Origin of the finite-temperature violation of the Wiedemann-Franz law in semi-metals

We present a study of the electrical and thermal conductivities of the semimetals WP₂, WTe₂ and Sb in the 2K-40K temperature range. At low temperature, the Wiedemann-Franz law holds (κ/T = L₀/ρ with κ the thermal conductivity, ρ the electrical resistivity and L₀ the Lorenz number). However, upon warming, a downward deviation from the Wiedemann-Franz law is observed.
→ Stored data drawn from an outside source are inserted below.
### src/flat_wrapper.sv
// flat-port wrapper written by rule: the top's interface ports become plain ports
module mem_port_arbiter_flat 
#(
  parameter int ADDR_W  = 32,
  parameter int DATA_W  = 32,
  parameter int TIMEOUT = 16
)
  (clk_i, rst_i, bus_if_req_i, bus_if_addr_i, bus_flush_i, bus_dm_read_i, bus_dm_write_i, bus_dm_addr_i, bus_dm_wdata_i, bus_mem_ack_i, bus_mem_rdata_i, bus_if_rdata_o, bus_dm_rdata_o, bus_stall_o, bus_err_o, bus_mem_req_o, bus_mem_we_o, bus_mem_addr_o, bus_mem_wdata_o);
  mem_port_arbiter_if #(.ADDR_W(ADDR_W), .DATA_W(DATA_W)) bus_i ();
  input  logic clk_i;
  input  logic rst_i;
  input wire logic [$bits(bus_i.if_req_i)-1:0] bus_if_req_i;
  input wire logic [$bits(bus_i.if_addr_i)-1:0] bus_if_addr_i;
  input wire logic [$bits(bus_i.flush_i)-1:0] bus_flush_i;
  input wire logic [$bits(bus_i.dm_read_i)-1:0] bus_dm_read_i;
  input wire logic [$bits(bus_i.dm_write_i)-1:0] bus_dm_write_i;
  input wire logic [$bits(bus_i.dm_addr_i)-1:0] bus_dm_addr_i;
  input wire logic [$bits(bus_i.dm_wdata_i)-1:0] bus_dm_wdata_i;
  input wire logic [$bits(bus_i.mem_ack_i)-1:0] bus_mem_ack_i;
  input wire logic [$bits(bus_i.mem_rdata_i)-1:0] bus_mem_rdata_i;
  output wire logic [$bits(bus_i.if_rdata_o)-1:0] bus_if_rdata_o;
  output wire logic [$bits(bus_i.dm_rdata_o)-1:0] bus_dm_rdata_o;
  output wire logic [$bits(bus_i.stall_o)-1:0] bus_stall_o;
  output wire logic [$bits(bus_i.err_o)-1:0] bus_err_o;
  output wire logic [$bits(bus_i.mem_req_o)-1:0] bus_mem_req_o;
  output wire logic [$bits(bus_i.mem_we_o)-1:0] bus_mem_we_o;
  output wire logic [$bits(bus_i.mem_addr_o)-1:0] bus_mem_addr_o;
  output wire logic [$bits(bus_i.mem_wdata_o)-1:0] bus_mem_wdata_o;
  assign bus_i.if_req_i = bus_if_req_i;
  assign bus_i.if_addr_i = bus_if_addr_i;
  assign bus_i.flush_i = bus_flush_i;
  assign bus_i.dm_read_i = bus_dm_read_i;
  assign bus_i.dm_write_i = bus_dm_write_i;
  assign bus_i.dm_addr_i = bus_dm_addr_i;
  assign bus_i.dm_wdata_i = bus_dm_wdata_i;
  assign bus_i.mem_ack_i = bus_mem_ack_i;
  assign bus_i.mem_rdata_i = bus_mem_rdata_i;
  assign bus_if_rdata_o = bus_i.if_rdata_o;
  assign bus_dm_rdata_o = bus_i.dm_rdata_o;
  assign bus_stall_o = bus_i.stall_o;
  assign bus_err_o = bus_i.err_o;
  assign bus_mem_req_o = bus_i.mem_req_o;
  assign bus_mem_we_o = bus_i.mem_we_o;
  assign bus_mem_addr_o = bus_i.mem_addr_o;
  assign bus_mem_wdata_o = bus_i.mem_wdata_o;
  mem_port_arbiter #(.ADDR_W(ADDR_W), .DATA_W(DATA_W), .TIMEOUT(TIMEOUT)) u_core (.clk_i(clk_i), .rst_i(rst_i), .bus(bus_i));
endmodule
In the case the Weyl semimetal WP₂ [1], the difference reaches an exceptionally large value compared to what we determined in WTe₂ and Sb and what was previously reported in other metals [2]. We identify electron-electron scattering as the origin of this departure [3]. We were further able to quantify the mismatch in the frequency of inter-electronic collisions which conserve momentum (i.e. electric current) but degrade energy (as in the case of normal-state liquid ³He). This sets a narrow temperature window between the ballistic and diffusive regimes where the hierarchy of scattering times corresponds to the hydrodynamic requirements for charge carriers [4].

[1] J. Gooth et al., Nat. Comm. 9, 4093 (2018)
[2] J. Paglione et al., Phys. Rev. Lett. 94, 216602 (2005)
[3] A. Jaoui et al., arXiv (2018)
[4] R. N. Gurzhi, Soviet Physics Uspekhi 11, 255 (1968).